[Opening PROVIDED RECORDS section]

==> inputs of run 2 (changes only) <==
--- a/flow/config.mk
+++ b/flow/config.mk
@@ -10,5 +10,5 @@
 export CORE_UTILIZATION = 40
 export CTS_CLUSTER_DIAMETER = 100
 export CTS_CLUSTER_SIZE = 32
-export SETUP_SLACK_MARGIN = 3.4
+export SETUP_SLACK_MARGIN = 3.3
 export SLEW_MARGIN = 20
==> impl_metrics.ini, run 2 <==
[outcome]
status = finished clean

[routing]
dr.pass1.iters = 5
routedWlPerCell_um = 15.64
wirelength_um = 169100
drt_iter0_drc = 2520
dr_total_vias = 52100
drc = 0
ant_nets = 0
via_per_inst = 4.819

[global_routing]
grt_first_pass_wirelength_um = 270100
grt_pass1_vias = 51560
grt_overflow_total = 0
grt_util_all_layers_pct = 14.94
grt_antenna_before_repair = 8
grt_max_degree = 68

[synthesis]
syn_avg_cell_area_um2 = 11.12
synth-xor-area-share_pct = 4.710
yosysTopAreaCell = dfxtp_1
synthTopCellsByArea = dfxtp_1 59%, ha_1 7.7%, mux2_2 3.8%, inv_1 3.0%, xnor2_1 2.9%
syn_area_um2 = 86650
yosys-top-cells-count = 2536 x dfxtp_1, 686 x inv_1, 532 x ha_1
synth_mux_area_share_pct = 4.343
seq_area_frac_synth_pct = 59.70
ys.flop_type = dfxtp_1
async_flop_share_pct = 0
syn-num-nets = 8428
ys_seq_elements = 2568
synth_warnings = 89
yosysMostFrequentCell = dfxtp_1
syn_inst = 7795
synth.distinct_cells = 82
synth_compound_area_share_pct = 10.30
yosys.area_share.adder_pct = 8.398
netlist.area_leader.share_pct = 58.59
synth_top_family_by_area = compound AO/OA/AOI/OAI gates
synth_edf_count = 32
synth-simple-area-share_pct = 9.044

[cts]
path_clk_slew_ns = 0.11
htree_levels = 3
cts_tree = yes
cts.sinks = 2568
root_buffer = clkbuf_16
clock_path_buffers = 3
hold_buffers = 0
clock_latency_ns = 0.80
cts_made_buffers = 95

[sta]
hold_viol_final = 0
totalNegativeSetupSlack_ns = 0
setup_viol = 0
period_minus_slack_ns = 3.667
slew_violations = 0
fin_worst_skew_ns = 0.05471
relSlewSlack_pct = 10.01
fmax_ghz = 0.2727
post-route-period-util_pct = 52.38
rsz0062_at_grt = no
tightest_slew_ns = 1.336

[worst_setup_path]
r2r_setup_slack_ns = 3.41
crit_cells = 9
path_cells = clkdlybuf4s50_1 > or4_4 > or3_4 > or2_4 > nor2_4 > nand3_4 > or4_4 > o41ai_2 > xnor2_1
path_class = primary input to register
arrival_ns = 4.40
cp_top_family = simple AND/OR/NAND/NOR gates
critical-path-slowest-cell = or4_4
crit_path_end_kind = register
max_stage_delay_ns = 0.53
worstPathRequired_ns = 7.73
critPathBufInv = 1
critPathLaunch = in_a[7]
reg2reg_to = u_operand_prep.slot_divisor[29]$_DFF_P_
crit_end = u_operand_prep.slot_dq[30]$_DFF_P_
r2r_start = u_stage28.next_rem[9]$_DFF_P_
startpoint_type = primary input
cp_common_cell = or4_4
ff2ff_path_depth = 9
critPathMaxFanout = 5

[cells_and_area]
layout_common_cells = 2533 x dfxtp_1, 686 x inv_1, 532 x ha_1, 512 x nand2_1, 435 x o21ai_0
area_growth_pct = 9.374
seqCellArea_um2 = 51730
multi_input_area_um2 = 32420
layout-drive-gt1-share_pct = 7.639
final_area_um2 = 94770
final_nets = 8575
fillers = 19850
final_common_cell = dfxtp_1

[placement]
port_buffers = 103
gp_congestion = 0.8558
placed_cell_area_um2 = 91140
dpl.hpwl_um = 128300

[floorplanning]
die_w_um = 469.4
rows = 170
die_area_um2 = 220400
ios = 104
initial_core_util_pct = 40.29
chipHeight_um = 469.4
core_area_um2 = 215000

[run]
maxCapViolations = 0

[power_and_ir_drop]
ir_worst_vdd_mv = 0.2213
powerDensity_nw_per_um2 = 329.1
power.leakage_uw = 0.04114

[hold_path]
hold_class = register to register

[Closing PROVIDED RECORDS section]

→ TASK DETAILS: Every line of the records containing the word "register" must appear in the answer.

→ ANSWER TO THE EXERCISE:
path_class = primary input to register
crit_path_end_kind = register
hold_class = register to register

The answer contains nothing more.